Task objective> A stretch of the entries below is to be set down exactly, running from the line with "[src/design/spi_mem_pkg.sv]" through the line with "selected, active high", both included, and no other line.

Records for the exercise>
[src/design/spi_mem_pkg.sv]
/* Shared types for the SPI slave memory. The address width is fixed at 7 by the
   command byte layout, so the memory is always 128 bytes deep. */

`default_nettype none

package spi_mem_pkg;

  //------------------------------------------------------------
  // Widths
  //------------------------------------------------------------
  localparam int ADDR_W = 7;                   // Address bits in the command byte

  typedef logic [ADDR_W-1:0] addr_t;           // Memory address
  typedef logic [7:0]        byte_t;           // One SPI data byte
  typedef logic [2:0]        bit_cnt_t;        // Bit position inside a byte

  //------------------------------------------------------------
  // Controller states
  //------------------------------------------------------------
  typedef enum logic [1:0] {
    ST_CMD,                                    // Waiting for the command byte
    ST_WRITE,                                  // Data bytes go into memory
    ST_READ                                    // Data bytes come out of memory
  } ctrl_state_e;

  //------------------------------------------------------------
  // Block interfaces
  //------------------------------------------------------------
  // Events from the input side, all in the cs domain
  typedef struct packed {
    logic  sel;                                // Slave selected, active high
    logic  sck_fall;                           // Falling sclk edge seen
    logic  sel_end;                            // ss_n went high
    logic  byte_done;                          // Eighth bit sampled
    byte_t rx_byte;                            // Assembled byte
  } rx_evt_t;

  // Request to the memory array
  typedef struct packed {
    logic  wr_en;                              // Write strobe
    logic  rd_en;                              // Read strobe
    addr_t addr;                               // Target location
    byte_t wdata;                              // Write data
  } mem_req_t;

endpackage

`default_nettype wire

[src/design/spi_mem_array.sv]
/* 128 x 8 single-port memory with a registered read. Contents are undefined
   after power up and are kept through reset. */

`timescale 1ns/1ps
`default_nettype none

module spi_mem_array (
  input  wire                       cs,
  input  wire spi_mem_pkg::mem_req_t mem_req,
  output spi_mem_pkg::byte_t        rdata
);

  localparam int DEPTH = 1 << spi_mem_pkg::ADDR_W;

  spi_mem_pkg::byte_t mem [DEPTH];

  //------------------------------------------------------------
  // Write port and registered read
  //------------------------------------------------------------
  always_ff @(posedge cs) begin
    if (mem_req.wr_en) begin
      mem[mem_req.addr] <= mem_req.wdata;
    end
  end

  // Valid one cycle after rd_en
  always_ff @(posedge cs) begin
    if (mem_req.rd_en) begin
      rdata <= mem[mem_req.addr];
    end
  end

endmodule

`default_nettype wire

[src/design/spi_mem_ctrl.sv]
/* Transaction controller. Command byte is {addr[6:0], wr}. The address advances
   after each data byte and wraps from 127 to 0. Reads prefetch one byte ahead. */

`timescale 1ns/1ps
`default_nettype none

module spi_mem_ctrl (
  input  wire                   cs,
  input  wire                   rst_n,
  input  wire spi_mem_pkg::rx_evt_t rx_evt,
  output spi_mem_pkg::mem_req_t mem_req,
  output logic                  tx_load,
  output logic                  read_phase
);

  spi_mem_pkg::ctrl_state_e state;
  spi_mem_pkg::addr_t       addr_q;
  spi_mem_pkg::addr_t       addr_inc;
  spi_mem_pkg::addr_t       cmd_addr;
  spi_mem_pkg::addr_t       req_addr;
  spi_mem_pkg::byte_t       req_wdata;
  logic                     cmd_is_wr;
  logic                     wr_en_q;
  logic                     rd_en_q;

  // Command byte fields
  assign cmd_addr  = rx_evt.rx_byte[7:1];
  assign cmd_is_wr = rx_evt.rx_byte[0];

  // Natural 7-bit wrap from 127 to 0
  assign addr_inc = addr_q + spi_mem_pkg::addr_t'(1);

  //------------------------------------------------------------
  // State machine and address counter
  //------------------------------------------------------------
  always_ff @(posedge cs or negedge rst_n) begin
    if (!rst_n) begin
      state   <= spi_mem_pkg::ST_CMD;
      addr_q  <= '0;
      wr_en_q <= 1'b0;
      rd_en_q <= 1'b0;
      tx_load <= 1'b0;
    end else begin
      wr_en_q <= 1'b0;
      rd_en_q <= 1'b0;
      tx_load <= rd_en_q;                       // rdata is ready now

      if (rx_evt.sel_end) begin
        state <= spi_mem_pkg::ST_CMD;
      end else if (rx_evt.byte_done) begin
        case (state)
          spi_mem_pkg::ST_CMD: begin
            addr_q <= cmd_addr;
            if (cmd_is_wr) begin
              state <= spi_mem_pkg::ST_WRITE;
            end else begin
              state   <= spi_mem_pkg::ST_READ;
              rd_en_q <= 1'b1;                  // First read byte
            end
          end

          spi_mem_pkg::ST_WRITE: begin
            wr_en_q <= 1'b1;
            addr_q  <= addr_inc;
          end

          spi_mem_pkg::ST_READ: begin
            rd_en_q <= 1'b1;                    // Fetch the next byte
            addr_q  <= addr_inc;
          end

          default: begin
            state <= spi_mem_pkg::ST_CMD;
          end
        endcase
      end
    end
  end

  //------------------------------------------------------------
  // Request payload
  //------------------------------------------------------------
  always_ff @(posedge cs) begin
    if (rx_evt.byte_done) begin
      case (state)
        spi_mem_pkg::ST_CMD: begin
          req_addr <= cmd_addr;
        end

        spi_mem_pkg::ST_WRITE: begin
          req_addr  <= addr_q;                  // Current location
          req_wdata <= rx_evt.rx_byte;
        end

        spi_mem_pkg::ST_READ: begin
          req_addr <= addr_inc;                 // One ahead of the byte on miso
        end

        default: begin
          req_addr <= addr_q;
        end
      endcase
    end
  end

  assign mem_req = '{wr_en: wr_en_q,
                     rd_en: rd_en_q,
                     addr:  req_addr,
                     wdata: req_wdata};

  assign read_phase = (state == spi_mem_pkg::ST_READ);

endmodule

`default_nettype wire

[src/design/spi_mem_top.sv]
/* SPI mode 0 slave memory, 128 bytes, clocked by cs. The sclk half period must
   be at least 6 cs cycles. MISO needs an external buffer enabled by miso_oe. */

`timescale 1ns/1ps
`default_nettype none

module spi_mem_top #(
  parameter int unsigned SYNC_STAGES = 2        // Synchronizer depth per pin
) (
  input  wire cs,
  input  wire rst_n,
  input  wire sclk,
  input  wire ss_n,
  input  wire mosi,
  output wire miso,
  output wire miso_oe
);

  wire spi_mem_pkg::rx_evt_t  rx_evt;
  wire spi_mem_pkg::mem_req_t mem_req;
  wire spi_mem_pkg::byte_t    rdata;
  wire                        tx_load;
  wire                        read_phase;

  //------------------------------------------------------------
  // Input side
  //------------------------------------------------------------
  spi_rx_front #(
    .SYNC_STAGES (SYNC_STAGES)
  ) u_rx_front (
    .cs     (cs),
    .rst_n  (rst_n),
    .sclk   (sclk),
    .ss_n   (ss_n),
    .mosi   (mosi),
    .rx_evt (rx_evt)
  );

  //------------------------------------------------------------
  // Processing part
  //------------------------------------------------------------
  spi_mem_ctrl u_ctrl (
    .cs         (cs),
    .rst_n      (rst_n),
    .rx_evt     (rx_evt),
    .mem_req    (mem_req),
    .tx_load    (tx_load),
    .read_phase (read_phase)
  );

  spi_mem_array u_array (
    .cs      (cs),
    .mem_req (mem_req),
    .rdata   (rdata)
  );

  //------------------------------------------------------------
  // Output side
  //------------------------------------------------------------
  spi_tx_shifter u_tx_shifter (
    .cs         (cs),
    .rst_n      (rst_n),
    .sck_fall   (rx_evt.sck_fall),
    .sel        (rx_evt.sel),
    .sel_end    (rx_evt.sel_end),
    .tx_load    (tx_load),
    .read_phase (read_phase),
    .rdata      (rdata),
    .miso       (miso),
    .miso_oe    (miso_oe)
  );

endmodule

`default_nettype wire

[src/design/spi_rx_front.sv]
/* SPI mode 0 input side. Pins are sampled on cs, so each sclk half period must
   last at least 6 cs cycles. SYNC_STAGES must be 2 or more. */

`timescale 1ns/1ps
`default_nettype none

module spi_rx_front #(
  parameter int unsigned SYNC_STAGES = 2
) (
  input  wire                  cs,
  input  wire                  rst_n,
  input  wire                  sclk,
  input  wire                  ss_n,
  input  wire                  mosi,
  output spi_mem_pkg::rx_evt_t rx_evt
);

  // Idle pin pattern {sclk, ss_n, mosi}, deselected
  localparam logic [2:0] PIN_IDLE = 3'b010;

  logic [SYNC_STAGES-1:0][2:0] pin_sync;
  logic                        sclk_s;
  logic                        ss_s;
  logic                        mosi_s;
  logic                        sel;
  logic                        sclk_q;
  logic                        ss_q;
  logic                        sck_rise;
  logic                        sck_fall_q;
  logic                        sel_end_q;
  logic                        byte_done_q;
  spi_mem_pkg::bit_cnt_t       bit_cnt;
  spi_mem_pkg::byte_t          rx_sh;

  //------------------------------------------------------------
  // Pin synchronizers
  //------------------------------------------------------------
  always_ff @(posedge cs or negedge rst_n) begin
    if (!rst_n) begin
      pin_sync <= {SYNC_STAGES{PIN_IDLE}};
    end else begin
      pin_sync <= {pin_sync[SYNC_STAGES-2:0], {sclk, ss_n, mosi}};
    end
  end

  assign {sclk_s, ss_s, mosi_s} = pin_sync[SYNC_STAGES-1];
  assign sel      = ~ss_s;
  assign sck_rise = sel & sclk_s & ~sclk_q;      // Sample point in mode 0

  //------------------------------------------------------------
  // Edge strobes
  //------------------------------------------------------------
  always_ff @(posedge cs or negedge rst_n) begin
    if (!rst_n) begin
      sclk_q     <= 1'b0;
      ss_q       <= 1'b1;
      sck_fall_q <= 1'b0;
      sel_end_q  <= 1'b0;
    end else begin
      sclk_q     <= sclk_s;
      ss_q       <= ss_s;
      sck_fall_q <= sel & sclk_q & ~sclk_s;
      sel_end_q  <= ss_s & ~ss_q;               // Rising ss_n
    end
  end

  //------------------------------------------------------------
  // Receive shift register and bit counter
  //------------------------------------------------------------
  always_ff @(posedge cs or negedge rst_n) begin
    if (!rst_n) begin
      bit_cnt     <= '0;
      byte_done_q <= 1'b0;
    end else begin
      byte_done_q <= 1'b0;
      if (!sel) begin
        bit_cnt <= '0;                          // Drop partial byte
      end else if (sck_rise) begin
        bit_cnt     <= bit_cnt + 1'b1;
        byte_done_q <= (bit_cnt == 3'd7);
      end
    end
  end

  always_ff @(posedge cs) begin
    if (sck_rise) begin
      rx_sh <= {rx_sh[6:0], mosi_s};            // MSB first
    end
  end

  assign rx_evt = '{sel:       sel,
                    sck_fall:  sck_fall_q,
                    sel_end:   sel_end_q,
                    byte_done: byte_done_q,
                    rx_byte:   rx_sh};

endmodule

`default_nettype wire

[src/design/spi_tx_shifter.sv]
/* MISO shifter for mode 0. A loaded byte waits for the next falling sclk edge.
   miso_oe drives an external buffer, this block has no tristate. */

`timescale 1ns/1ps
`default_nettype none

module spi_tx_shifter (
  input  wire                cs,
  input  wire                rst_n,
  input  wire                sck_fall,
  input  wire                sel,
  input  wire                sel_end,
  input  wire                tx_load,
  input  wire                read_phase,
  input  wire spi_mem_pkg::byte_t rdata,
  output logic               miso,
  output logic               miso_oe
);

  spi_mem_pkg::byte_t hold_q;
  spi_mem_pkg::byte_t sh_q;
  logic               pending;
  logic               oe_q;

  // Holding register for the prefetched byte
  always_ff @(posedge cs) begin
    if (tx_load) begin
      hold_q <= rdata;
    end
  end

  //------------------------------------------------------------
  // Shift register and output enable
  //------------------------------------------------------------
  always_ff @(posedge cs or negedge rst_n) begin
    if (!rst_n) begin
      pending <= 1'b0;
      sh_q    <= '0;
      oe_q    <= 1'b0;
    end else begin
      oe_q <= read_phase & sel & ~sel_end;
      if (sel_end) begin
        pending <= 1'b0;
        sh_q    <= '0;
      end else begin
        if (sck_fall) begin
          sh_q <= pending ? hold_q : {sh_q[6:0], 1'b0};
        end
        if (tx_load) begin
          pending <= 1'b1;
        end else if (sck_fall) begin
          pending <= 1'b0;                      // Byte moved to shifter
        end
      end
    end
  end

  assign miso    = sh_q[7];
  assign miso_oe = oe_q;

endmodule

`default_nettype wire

* * *

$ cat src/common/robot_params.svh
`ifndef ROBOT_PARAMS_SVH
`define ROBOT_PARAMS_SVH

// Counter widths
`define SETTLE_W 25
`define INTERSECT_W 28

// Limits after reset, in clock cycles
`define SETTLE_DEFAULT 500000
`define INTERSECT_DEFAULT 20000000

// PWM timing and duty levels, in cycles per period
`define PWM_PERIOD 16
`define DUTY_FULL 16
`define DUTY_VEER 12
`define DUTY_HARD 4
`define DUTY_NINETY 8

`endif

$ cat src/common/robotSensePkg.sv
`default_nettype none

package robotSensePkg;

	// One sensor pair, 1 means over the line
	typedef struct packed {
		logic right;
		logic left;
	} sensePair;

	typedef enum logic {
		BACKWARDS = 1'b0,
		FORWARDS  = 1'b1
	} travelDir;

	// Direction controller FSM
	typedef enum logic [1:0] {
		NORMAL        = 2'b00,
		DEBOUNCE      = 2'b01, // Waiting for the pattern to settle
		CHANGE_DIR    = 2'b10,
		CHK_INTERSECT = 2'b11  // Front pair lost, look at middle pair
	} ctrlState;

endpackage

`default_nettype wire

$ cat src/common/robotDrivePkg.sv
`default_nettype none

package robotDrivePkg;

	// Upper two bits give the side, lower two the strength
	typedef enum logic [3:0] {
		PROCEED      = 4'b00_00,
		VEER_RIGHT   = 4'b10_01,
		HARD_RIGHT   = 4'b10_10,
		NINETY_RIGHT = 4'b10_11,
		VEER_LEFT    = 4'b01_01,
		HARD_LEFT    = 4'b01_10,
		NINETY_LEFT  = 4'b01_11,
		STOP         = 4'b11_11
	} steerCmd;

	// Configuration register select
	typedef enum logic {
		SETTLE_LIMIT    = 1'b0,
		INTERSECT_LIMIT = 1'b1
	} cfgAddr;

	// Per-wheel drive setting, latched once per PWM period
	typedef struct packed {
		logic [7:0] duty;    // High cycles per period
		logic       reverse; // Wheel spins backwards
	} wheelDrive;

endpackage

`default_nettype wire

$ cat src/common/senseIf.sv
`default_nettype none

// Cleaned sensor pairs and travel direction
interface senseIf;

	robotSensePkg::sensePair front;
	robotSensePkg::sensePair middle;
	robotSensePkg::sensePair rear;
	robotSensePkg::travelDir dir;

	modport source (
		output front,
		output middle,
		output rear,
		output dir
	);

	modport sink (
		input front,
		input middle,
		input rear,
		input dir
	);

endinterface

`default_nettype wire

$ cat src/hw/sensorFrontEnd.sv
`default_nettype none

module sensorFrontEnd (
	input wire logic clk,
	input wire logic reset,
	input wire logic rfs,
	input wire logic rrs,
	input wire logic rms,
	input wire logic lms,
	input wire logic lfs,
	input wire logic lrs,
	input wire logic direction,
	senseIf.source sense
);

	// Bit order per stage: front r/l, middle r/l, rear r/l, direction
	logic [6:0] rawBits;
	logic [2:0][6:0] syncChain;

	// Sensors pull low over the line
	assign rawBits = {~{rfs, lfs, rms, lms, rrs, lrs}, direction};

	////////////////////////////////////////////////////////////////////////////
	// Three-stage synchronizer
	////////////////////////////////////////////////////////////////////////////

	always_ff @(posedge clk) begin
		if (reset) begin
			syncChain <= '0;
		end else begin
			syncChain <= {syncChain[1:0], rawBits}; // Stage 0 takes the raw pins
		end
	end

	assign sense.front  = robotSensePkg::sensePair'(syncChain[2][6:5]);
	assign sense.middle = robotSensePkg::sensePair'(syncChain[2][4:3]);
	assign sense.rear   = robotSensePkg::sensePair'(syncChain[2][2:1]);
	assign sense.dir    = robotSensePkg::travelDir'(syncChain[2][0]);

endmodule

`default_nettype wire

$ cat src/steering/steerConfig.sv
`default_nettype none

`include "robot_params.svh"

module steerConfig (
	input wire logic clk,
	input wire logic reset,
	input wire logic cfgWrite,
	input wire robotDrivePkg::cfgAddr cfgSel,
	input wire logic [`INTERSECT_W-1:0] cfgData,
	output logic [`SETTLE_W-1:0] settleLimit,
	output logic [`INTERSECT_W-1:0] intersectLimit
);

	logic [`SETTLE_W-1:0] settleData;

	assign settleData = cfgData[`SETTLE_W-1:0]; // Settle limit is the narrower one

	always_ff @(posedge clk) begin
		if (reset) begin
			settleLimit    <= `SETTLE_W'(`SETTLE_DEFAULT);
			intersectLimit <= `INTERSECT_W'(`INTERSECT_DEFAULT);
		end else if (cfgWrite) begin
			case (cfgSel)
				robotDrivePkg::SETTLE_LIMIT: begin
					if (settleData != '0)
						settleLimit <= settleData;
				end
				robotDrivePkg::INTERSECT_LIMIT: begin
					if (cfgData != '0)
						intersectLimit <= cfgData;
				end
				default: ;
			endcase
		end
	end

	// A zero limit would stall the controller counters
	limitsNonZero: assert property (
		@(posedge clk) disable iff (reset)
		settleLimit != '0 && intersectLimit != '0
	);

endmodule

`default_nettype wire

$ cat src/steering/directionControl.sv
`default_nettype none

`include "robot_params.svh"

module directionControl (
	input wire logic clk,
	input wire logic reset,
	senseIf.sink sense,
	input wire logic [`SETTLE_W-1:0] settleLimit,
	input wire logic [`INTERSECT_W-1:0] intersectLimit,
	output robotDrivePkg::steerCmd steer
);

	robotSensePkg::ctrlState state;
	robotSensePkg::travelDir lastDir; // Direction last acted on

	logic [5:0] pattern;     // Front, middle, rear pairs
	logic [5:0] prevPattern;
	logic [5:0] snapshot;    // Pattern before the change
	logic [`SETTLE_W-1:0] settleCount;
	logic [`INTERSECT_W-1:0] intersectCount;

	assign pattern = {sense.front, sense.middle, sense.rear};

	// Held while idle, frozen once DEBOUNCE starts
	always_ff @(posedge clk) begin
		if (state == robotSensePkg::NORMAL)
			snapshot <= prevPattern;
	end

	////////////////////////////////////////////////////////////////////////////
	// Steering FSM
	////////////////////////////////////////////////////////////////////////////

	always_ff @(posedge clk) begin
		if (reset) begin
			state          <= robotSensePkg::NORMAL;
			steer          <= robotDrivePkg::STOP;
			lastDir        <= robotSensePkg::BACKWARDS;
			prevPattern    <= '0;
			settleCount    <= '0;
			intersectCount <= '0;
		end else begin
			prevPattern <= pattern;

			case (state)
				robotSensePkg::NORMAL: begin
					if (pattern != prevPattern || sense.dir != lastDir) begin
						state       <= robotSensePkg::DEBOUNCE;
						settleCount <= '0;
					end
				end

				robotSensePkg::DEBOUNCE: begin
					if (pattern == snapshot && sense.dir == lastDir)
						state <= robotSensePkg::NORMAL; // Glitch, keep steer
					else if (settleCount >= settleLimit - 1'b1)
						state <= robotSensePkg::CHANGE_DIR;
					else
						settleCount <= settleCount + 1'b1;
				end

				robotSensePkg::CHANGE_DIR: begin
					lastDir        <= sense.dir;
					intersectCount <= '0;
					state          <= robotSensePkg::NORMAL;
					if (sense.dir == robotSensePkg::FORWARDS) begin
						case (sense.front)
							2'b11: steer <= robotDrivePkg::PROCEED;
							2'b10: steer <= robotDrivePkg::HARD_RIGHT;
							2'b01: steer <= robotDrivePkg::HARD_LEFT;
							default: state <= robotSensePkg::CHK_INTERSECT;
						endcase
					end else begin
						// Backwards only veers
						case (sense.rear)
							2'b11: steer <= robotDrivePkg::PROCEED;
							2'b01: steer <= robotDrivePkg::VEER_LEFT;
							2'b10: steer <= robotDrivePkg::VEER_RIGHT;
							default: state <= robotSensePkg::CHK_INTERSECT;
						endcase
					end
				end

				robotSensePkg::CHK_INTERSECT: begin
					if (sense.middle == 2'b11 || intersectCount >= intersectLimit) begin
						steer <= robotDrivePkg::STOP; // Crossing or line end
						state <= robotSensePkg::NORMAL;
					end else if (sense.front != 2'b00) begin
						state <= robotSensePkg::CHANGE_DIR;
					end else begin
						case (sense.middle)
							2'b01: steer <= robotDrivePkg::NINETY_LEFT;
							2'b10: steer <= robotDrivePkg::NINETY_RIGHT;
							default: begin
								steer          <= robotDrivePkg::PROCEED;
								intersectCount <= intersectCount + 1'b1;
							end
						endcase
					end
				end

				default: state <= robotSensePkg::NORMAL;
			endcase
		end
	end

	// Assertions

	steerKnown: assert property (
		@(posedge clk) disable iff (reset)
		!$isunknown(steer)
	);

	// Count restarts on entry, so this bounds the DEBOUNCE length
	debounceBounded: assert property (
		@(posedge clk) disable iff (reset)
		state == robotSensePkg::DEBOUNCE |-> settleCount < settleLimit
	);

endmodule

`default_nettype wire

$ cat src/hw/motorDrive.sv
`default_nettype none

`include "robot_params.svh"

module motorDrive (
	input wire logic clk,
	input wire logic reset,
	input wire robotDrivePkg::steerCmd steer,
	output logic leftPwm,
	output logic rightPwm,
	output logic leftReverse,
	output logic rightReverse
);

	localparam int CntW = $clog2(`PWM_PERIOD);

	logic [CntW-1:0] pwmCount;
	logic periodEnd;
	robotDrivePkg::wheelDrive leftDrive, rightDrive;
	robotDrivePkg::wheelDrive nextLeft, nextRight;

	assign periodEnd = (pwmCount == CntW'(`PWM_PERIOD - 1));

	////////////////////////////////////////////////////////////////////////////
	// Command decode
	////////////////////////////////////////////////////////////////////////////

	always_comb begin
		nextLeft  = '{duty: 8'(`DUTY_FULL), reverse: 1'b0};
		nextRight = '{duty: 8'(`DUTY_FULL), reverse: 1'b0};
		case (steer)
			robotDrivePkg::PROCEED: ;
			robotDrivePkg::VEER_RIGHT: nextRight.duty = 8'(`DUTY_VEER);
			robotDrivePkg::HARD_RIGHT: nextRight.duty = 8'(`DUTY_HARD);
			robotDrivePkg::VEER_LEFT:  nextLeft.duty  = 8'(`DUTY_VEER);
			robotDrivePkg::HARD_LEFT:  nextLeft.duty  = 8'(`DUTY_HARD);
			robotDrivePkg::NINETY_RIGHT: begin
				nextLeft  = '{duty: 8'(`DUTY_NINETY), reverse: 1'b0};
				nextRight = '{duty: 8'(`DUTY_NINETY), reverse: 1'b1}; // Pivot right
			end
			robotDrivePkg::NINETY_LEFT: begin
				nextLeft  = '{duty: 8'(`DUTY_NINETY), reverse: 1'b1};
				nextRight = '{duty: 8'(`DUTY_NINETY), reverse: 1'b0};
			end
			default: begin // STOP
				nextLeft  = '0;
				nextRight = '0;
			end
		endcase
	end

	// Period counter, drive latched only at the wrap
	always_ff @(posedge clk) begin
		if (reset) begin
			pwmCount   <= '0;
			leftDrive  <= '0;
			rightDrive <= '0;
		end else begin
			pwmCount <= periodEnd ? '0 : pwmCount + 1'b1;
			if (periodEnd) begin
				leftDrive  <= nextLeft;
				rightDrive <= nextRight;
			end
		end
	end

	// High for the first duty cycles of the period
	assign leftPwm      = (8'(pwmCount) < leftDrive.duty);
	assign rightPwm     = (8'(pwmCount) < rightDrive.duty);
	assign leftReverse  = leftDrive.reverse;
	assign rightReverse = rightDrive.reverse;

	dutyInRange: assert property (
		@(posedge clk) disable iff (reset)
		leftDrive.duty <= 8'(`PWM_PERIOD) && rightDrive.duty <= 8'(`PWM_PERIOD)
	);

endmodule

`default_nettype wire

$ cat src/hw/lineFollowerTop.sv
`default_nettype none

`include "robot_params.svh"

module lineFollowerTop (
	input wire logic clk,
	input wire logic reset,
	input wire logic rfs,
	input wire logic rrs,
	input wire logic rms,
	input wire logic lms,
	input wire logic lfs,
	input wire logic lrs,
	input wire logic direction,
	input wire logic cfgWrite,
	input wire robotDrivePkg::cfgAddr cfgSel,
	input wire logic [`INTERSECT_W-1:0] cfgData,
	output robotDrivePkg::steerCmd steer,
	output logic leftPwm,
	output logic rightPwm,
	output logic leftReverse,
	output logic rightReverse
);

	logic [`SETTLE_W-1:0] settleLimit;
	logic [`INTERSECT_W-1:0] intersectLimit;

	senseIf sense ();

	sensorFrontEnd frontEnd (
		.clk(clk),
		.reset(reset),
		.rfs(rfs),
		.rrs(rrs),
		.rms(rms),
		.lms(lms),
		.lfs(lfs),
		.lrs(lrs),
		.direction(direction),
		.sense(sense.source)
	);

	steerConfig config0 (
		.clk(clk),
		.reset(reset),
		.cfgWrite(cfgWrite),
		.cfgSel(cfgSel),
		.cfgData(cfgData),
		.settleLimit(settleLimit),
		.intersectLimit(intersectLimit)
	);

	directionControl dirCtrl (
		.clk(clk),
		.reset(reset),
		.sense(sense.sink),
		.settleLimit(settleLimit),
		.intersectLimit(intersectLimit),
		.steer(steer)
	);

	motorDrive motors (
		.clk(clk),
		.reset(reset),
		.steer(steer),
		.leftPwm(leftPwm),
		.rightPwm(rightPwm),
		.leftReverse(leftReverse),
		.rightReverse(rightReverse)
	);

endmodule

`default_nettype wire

* * *

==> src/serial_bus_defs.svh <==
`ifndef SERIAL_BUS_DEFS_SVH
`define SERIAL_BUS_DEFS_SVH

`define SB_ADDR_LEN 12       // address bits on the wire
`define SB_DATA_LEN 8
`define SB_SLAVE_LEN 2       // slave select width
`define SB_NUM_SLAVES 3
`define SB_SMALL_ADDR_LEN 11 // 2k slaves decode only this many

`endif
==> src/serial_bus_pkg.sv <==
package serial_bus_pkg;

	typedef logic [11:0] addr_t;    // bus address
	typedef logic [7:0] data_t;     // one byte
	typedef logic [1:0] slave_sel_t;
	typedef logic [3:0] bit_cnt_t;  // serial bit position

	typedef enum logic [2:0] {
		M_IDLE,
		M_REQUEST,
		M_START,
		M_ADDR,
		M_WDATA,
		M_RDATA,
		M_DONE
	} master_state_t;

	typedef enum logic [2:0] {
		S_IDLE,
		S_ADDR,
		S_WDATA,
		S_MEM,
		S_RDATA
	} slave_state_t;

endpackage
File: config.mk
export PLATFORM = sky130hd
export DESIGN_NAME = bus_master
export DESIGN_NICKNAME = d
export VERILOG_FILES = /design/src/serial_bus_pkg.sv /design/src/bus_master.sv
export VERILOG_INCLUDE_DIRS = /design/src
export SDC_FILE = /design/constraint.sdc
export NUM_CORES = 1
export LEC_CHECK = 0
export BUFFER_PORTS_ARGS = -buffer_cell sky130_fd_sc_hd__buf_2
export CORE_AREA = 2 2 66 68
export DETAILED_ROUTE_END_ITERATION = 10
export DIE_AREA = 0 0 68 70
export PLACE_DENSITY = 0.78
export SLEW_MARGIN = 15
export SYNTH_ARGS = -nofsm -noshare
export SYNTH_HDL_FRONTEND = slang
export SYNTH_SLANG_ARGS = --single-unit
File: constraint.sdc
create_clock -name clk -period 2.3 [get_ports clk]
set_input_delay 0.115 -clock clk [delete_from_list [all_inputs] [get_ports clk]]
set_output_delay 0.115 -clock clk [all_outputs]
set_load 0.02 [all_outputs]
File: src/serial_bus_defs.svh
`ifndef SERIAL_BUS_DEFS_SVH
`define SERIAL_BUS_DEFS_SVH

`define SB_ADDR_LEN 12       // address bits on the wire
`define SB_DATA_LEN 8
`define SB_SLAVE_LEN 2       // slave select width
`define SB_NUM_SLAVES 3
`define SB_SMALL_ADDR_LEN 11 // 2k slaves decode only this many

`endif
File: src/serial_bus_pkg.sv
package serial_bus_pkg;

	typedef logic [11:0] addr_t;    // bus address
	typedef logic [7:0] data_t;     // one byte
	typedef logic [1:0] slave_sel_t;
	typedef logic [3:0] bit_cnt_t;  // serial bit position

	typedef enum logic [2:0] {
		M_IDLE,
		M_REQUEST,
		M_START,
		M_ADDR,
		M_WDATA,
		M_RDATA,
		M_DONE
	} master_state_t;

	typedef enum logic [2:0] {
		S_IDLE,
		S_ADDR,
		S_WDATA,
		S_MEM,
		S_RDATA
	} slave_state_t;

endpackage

Solution>
[src/design/spi_mem_pkg.sv]
/* Shared types for the SPI slave memory. The address width is fixed at 7 by the
   command byte layout, so the memory is always 128 bytes deep. */

`default_nettype none

package spi_mem_pkg;

  //------------------------------------------------------------
  // Widths
  //------------------------------------------------------------
  localparam int ADDR_W = 7;                   // Address bits in the command byte

  typedef logic [ADDR_W-1:0] addr_t;           // Memory address
  typedef logic [7:0]        byte_t;           // One SPI data byte
  typedef logic [2:0]        bit_cnt_t;        // Bit position inside a byte

  //------------------------------------------------------------
  // Controller states
  //------------------------------------------------------------
  typedef enum logic [1:0] {
    ST_CMD,                                    // Waiting for the command byte
    ST_WRITE,                                  // Data bytes go into memory
    ST_READ                                    // Data bytes come out of memory
  } ctrl_state_e;

  //------------------------------------------------------------
  // Block interfaces
  //------------------------------------------------------------
  // Events from the input side, all in the cs domain
  typedef struct packed {
    logic  sel;                                // Slave selected, active high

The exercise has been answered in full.